While normalising the data for training, in keeping with (A), you should find and apply the mean and standard deviation only on the training data. In keeping with (B) you should apply those same values of mean and standard deviation that you found on the training data to normalise the test data.
While cross-validating, the train-validation split in each fold is simulating a train-test split. Thus by the same reasoning, for each fold, you should find the parameters and normalise the train split of that fold and apply the same parameters found for the train split of that fold to normalise validation split of that fold. "
Thank you, I have two follow up questions
1) But can't we define the model building process itself dependent on the test data? By that I mean we create a model which itself 1)takes in new test data features 2) uses it for standardization 3) reruns ML algorithm for predictions 4) apply retrained model to predict label variables of test set?

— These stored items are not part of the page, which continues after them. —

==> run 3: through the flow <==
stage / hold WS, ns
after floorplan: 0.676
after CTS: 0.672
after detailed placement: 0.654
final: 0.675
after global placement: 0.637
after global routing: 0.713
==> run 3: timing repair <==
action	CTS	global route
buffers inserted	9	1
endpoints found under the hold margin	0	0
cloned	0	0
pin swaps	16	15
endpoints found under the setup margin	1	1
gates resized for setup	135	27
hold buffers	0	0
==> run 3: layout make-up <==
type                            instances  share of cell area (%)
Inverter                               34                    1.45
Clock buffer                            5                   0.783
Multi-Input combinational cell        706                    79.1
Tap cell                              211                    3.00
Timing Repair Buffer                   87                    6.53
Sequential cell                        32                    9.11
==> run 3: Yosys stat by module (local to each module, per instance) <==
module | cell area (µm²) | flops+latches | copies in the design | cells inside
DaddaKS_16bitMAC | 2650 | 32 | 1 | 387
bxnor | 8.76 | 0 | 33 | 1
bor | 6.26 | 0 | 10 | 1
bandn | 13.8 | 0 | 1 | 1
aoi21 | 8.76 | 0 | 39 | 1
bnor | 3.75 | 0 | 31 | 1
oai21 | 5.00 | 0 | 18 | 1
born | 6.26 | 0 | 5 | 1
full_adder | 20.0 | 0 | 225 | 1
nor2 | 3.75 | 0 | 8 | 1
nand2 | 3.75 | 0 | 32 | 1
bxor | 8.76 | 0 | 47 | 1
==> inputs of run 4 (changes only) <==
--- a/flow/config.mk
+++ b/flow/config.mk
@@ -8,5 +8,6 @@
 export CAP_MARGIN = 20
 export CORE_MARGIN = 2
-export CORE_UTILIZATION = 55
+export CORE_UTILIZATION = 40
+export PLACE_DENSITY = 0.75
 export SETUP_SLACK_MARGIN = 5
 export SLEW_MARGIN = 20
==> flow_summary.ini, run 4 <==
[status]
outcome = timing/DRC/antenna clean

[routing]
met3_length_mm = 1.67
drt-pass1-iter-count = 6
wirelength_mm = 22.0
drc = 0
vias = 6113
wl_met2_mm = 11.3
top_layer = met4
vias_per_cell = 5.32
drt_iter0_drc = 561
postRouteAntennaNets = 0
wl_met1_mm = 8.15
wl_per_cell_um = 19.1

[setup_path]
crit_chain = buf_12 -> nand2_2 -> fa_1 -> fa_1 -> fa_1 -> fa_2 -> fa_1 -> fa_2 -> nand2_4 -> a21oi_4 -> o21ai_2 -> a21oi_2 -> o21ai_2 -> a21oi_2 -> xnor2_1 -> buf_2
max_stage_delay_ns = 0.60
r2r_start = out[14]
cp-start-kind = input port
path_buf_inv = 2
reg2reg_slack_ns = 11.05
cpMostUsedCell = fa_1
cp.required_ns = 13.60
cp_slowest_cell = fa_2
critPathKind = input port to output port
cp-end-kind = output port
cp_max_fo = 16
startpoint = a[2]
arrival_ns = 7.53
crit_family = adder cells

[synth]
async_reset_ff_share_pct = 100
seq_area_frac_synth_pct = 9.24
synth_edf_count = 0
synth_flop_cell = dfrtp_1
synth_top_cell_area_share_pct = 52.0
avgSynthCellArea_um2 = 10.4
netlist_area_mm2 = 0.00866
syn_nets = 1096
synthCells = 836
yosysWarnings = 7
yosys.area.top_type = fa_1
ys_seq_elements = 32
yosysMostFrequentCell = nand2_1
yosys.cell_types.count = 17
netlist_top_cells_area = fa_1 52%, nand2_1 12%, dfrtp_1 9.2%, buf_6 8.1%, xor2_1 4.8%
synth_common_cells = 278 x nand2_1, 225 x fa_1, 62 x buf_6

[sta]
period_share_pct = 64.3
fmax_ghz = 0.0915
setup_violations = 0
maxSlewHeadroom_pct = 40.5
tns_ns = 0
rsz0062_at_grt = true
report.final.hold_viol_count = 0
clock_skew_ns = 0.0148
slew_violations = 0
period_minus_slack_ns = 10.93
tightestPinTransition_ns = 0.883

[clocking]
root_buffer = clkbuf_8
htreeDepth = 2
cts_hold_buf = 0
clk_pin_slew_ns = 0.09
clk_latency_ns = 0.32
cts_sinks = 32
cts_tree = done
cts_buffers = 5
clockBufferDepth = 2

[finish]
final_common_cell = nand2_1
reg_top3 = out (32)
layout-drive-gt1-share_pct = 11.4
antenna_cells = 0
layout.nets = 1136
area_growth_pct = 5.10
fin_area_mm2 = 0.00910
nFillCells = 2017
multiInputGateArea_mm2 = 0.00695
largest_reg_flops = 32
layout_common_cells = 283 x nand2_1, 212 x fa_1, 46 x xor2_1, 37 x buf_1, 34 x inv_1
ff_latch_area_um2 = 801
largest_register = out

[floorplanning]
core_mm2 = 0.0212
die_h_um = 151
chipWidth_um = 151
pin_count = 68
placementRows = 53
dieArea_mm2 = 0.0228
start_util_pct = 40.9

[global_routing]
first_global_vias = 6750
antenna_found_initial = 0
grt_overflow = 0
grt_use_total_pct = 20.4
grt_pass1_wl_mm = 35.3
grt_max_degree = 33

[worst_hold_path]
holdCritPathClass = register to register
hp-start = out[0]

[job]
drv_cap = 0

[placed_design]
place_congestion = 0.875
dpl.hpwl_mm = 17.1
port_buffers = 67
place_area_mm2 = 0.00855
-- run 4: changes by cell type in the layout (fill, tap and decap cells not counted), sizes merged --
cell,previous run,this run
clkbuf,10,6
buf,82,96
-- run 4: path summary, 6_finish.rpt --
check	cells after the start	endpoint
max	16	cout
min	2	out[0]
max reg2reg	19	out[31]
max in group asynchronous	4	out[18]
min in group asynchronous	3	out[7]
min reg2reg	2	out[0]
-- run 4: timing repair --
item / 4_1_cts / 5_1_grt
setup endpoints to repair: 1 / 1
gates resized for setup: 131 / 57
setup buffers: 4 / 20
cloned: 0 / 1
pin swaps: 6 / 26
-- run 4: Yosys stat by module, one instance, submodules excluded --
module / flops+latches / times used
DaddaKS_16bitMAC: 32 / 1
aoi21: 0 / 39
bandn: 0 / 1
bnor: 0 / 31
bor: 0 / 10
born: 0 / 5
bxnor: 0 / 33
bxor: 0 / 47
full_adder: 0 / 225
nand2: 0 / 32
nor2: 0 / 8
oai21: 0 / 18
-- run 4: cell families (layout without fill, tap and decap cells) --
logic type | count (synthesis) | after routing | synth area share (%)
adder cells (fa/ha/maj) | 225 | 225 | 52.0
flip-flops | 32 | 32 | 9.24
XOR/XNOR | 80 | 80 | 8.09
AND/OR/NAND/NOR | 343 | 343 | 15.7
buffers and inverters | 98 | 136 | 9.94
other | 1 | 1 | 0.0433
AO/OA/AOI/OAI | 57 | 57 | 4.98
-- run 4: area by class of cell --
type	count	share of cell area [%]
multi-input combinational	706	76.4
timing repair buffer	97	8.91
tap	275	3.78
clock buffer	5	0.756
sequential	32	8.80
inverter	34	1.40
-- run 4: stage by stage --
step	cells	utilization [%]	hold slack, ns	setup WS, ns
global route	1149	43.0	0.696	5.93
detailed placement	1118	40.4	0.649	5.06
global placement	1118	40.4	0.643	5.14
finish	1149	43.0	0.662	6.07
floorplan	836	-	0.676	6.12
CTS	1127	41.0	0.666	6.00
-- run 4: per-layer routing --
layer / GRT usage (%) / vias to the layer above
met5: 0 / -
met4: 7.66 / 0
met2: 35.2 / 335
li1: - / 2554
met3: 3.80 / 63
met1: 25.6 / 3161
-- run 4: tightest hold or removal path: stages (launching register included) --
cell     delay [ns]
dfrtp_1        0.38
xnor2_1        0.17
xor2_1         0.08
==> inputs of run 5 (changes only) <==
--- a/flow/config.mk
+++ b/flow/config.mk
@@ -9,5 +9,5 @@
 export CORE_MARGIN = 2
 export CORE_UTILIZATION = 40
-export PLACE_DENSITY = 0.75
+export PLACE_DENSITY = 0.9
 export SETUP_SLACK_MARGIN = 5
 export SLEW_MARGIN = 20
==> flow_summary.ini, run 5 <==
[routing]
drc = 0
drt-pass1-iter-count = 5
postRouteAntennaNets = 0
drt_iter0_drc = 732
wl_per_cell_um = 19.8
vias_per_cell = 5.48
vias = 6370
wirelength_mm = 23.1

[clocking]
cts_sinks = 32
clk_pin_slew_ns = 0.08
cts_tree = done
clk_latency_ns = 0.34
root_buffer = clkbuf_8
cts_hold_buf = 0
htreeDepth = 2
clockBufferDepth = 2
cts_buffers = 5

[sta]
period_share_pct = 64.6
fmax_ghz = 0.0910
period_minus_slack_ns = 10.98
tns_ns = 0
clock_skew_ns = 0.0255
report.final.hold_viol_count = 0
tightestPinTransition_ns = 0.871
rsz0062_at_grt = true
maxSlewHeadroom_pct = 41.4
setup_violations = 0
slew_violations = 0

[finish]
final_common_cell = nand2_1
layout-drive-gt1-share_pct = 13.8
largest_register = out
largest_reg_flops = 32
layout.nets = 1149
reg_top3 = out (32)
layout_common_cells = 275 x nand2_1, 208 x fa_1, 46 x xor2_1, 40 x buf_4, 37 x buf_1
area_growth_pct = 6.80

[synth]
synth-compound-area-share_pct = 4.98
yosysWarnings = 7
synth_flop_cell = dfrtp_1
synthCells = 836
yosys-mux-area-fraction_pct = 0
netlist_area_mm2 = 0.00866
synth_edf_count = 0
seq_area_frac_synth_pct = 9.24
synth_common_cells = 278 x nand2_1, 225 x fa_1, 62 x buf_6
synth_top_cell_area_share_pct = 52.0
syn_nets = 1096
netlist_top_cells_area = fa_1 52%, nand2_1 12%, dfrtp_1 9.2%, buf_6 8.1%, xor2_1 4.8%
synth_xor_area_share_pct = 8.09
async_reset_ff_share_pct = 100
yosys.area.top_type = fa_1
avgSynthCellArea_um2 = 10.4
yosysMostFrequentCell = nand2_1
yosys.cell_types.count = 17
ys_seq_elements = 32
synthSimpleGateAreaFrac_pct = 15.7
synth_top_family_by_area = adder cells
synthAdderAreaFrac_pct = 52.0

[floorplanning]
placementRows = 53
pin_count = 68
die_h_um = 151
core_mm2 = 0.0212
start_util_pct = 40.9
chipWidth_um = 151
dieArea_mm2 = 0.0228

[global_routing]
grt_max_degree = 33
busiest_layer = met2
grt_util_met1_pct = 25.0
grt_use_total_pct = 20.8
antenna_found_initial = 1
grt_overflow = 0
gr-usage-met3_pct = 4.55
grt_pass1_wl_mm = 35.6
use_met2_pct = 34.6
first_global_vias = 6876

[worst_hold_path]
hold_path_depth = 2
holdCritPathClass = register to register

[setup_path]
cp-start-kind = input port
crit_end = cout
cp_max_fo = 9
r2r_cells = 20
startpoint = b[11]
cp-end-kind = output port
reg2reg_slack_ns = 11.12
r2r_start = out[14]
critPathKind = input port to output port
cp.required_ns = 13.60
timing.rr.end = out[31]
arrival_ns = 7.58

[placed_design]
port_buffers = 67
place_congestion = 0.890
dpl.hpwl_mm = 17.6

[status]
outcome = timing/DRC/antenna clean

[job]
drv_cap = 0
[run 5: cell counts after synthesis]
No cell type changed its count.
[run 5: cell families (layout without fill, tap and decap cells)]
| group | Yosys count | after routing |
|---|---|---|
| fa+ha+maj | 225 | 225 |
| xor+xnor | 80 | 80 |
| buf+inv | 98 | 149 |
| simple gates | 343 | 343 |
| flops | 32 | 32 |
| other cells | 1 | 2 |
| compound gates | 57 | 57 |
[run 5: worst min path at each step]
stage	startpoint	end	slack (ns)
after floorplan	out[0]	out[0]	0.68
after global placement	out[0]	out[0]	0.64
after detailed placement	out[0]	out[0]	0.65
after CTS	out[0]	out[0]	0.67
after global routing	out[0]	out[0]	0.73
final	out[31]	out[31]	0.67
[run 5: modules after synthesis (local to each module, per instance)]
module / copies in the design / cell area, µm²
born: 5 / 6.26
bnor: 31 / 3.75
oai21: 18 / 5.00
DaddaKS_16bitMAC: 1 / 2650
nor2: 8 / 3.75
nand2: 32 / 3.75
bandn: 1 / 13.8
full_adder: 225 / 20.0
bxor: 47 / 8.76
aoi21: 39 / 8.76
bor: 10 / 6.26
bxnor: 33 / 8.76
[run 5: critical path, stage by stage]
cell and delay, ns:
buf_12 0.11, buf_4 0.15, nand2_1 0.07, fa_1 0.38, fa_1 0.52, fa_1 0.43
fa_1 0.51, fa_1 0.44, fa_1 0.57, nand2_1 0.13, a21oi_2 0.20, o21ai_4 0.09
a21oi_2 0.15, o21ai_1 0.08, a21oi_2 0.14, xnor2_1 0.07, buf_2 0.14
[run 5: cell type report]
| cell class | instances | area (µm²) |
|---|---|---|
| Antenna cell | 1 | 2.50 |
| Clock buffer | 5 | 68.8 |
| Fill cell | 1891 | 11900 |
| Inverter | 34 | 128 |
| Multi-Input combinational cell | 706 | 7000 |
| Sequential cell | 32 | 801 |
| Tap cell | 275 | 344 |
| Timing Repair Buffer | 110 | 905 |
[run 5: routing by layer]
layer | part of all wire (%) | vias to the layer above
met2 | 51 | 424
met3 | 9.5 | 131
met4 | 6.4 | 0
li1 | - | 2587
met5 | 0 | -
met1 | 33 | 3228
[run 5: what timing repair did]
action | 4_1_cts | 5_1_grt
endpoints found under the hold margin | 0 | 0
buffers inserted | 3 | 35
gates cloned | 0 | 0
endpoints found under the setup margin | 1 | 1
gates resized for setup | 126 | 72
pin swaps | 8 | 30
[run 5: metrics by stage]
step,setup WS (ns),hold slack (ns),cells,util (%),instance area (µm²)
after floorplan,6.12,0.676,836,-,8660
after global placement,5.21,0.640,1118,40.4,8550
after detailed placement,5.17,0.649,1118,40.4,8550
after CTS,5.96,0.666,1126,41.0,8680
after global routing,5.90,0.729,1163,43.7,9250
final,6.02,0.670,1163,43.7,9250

2) suppose we did carry out CV then when we retrain on full training set would we also re-standardize using mean and variance of full training set?
I guess my question comes down to: why can't we have a model that recalibrates when it needs to predict Y_test by using the newly given X_test (which become known before prediction)? And if we do have such model than shouldn't we standardize before splitting to emulate model training process?
You can have a model that re-calibrates based on a set of points before making predictions on it. But this is not a common case. We use a test set as a way to evaluate the model. In real settings when we actually use the model, we usually make predictions on single instances or a small set of instances and re-calibration would be of limited use here.
If however you were to use such a model that makes predictions on sets of points, the right way to evaluate it would be to have multiple such 'test sets', which you all standardise independently (the standardisation being part of the model).
Standardising before splitting and training the model can result in some information leaking from the test set, so this should not be done.
why can't we have a model that recalibrates when it needs to predict Y_test by using the newly given X_test (which become known before prediction)?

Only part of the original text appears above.